===== src/rtl/core/palette_sprite_remap_blit_core_assert.svh =====
// ----------------------------------------------------------------------------
// Assertion macros for palette_sprite_remap_blit_core
// Concurrent assertion wrappers, compiled out when ASSERT_OFF is defined.
// ----------------------------------------------------------------------------
`ifndef PALETTE_SPRITE_REMAP_BLIT_CORE_ASSERT_SVH
`define PALETTE_SPRITE_REMAP_BLIT_CORE_ASSERT_SVH

`ifndef ASSERT_OFF
`define PSRB_ASSERT(lbl, clk, rst_n, prop, msg) \
    lbl: assert property (@(posedge clk) disable iff (!rst_n) prop) else $error(msg);
`define PSRB_ASSERT_ALWAYS(lbl, clk, prop, msg) \
    lbl: assert property (@(posedge clk) prop) else $error(msg);
`else
`define PSRB_ASSERT(lbl, clk, rst_n, prop, msg)
`define PSRB_ASSERT_ALWAYS(lbl, clk, prop, msg)
`endif

`endif


===== src/rtl/core/psrb_pkg.sv =====
// ----------------------------------------------------------------------------
// psrb_pkg
// Shared types, constants and the shade ROM of the sprite blit core.
// ----------------------------------------------------------------------------
package psrb_pkg;

    localparam int TARGET_WIDTH_DEF  = 76;
    localparam int TARGET_HEIGHT_DEF = 96;
    localparam int REMAP_FIRST_DEF   = 192;
    localparam int QUEUE_DEPTH       = 4;

    localparam int ADDR_W  = 13;
    localparam int COORD_W = 8;
    localparam int COL_W   = 9;
    localparam int ROW_W   = 8;

    localparam logic KIND_PALETTE = 1'b0;
    localparam logic KIND_PIXEL   = 1'b1;

    localparam logic [2:0] REG_OFFSET_X     = 3'd0;
    localparam logic [2:0] REG_OFFSET_Y     = 3'd1;
    localparam logic [2:0] REG_FRAME_WIDTH  = 3'd2;
    localparam logic [2:0] REG_FRAME_HEIGHT = 3'd3;
    localparam logic [2:0] REG_OWNER        = 3'd4;

    localparam logic [1:0] OWNER_RED  = 2'd0;
    localparam logic [1:0] OWNER_BLUE = 2'd1;
    localparam logic [1:0] OWNER_GREY = 2'd2;

    typedef struct packed {
        logic                is_write;
        logic [7:0]          index;
        logic [23:0]         rgb;
        logic [COORD_W-1:0]  tx;
        logic [COORD_W-1:0]  ty;
        logic                last;
    } psrb_cmd_t;

    typedef struct packed {
        logic      valid;
        logic      full;
        psrb_cmd_t head;
    } psrb_q_status_t;

    // floor(255 * min(1, c * (0.60 + k/32))), rows by coefficient
    localparam logic [7:0] SHADE_ROM [0:5][0:15] = '{
        '{8'd153, 8'd160, 8'd168, 8'd176, 8'd184, 8'd192, 8'd200, 8'd208,
          8'd216, 8'd224, 8'd232, 8'd240, 8'd248, 8'd255, 8'd255, 8'd255},
        '{8'd18, 8'd19, 8'd20, 8'd21, 8'd22, 8'd23, 8'd24, 8'd25,
          8'd26, 8'd26, 8'd27, 8'd28, 8'd29, 8'd30, 8'd31, 8'd32},
        '{8'd12, 8'd12, 8'd13, 8'd14, 8'd14, 8'd15, 8'd16, 8'd16,
          8'd17, 8'd17, 8'd18, 8'd19, 8'd19, 8'd20, 8'd21, 8'd21},
        '{8'd27, 8'd28, 8'd30, 8'd31, 8'd33, 8'd34, 8'd36, 8'd37,
          8'd39, 8'd40, 8'd41, 8'd43, 8'd44, 8'd46, 8'd47, 8'd49},
        '{8'd84, 8'd88, 8'd92, 8'd97, 8'd101, 8'd106, 8'd110, 8'd114,
          8'd119, 8'd123, 8'd127, 8'd132, 8'd136, 8'd141, 8'd145, 8'd149},
        '{8'd130, 8'd136, 8'd143, 8'd150, 8'd157, 8'd163, 8'd170, 8'd177,
          8'd184, 8'd191, 8'd197, 8'd204, 8'd211, 8'd218, 8'd224, 8'd231}
    };

    function automatic logic [23:0] shade_rgb(input logic [1:0] owner,
                                              input logic [3:0] k);
        logic [23:0] res;
        case (owner)
            OWNER_RED: begin
                res = {SHADE_ROM[0][k], SHADE_ROM[1][k], SHADE_ROM[2][k]};
            end
            OWNER_BLUE: begin
                res = {SHADE_ROM[3][k], SHADE_ROM[4][k], SHADE_ROM[0][k]};
            end
            default: begin
                res = {SHADE_ROM[5][k], SHADE_ROM[5][k], SHADE_ROM[5][k]};
            end
        endcase
        return res;
    endfunction

endpackage


===== src/rtl/core/psrb_queue.sv =====
// ----------------------------------------------------------------------------
// psrb_queue
// Short command FIFO decoupling the front and back halves.
// ----------------------------------------------------------------------------
module psrb_queue #(
    parameter int DEPTH = psrb_pkg::QUEUE_DEPTH
) (
    input  logic                      aclk,
    input  logic                      aresetn,
    input  logic                      push,
    input  psrb_pkg::psrb_cmd_t       push_cmd,
    input  logic                      pop,
    output psrb_pkg::psrb_q_status_t  status,
    output logic [$clog2(DEPTH+1)-1:0] level
);
    import psrb_pkg::*;

    localparam int PTR_W = (DEPTH > 1) ? $clog2(DEPTH) : 1;
    localparam int LVL_W = $clog2(DEPTH + 1);

    psrb_cmd_t         entry_reg [DEPTH];
    logic [PTR_W-1:0]  wr_ptr_reg, wr_ptr_next, rd_ptr_reg, rd_ptr_next;
    logic [LVL_W-1:0]  level_reg, level_next;
    logic              do_push, do_pop;

    assign status.valid = (level_reg != '0);
    assign status.full  = (level_reg == LVL_W'(DEPTH));
    assign status.head  = entry_reg[rd_ptr_reg];
    assign level        = level_reg;

    always_comb begin
        do_push     = push && !status.full;
        do_pop      = pop && status.valid;
        wr_ptr_next = wr_ptr_reg;
        rd_ptr_next = rd_ptr_reg;
        if (do_push) begin
            wr_ptr_next = (wr_ptr_reg == PTR_W'(DEPTH - 1)) ? '0 : wr_ptr_reg + 1'b1;
        end
        if (do_pop) begin
            rd_ptr_next = (rd_ptr_reg == PTR_W'(DEPTH - 1)) ? '0 : rd_ptr_reg + 1'b1;
        end
        level_next = level_reg;
        if (do_push && !do_pop) begin
            level_next = level_reg + 1'b1;
        end else if (do_pop && !do_push) begin
            level_next = level_reg - 1'b1;
        end
    end

    always_ff @(posedge aclk) begin
        if (!aresetn) begin
            wr_ptr_reg <= '0;
            rd_ptr_reg <= '0;
            level_reg  <= '0;
        end else begin
            wr_ptr_reg <= wr_ptr_next;
            rd_ptr_reg <= rd_ptr_next;
            level_reg  <= level_next;
        end
    end

    always_ff @(posedge aclk) begin
        if (do_push) begin
            entry_reg[wr_ptr_reg] <= push_cmd;
        end
    end

endmodule


===== config.mk =====
export PLATFORM = sky130hd
export DESIGN_NAME = psrb_queue
export DESIGN_NICKNAME = d
export VERILOG_FILES = /design/src/rtl/core/palette_sprite_remap_blit_core_assert.svh /design/src/rtl/core/psrb_pkg.sv /design/src/rtl/core/psrb_queue.sv
export SDC_FILE = /design/constraint.sdc
export NUM_CORES = 1
export LEC_CHECK = 0
export BUFFER_PORTS_ARGS = -buffer_cell sky130_fd_sc_hd__buf_2
export CORE_ASPECT_RATIO = 1.25
export CORE_MARGIN = 2
export CORE_UTILIZATION = 33
export DETAILED_ROUTE_END_ITERATION = 7
export GPL_TIMING_DRIVEN = 0
export HOLD_SLACK_MARGIN = 0.02
export PLACE_DENSITY = 0.57
export SKIP_CTS_REPAIR_TIMING = 1
export SLEW_MARGIN = 30
export SYNTH_ARGS = -nofsm -noshare
export SYNTH_HDL_FRONTEND = slang
export SYNTH_SLANG_ARGS = --single-unit

===== constraint.sdc =====
create_clock -name aclk -period 3.2 [get_ports aclk]
set_input_delay 0.16 -clock aclk [delete_from_list [all_inputs] [get_ports aclk]]
set_output_delay 0.16 -clock aclk [all_outputs]
set_load 0.1 [all_outputs]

*-*-*

EXERCISE ->
The answer should be an exact copy of the lines from the first line of the data through the line with "macros for palette_sprite_remap_blit_core" and should contain nothing else.

SOLUTION FOR THIS PROBLEM ->
===== src/rtl/core/palette_sprite_remap_blit_core_assert.svh =====
// ----------------------------------------------------------------------------
// Assertion macros for palette_sprite_remap_blit_core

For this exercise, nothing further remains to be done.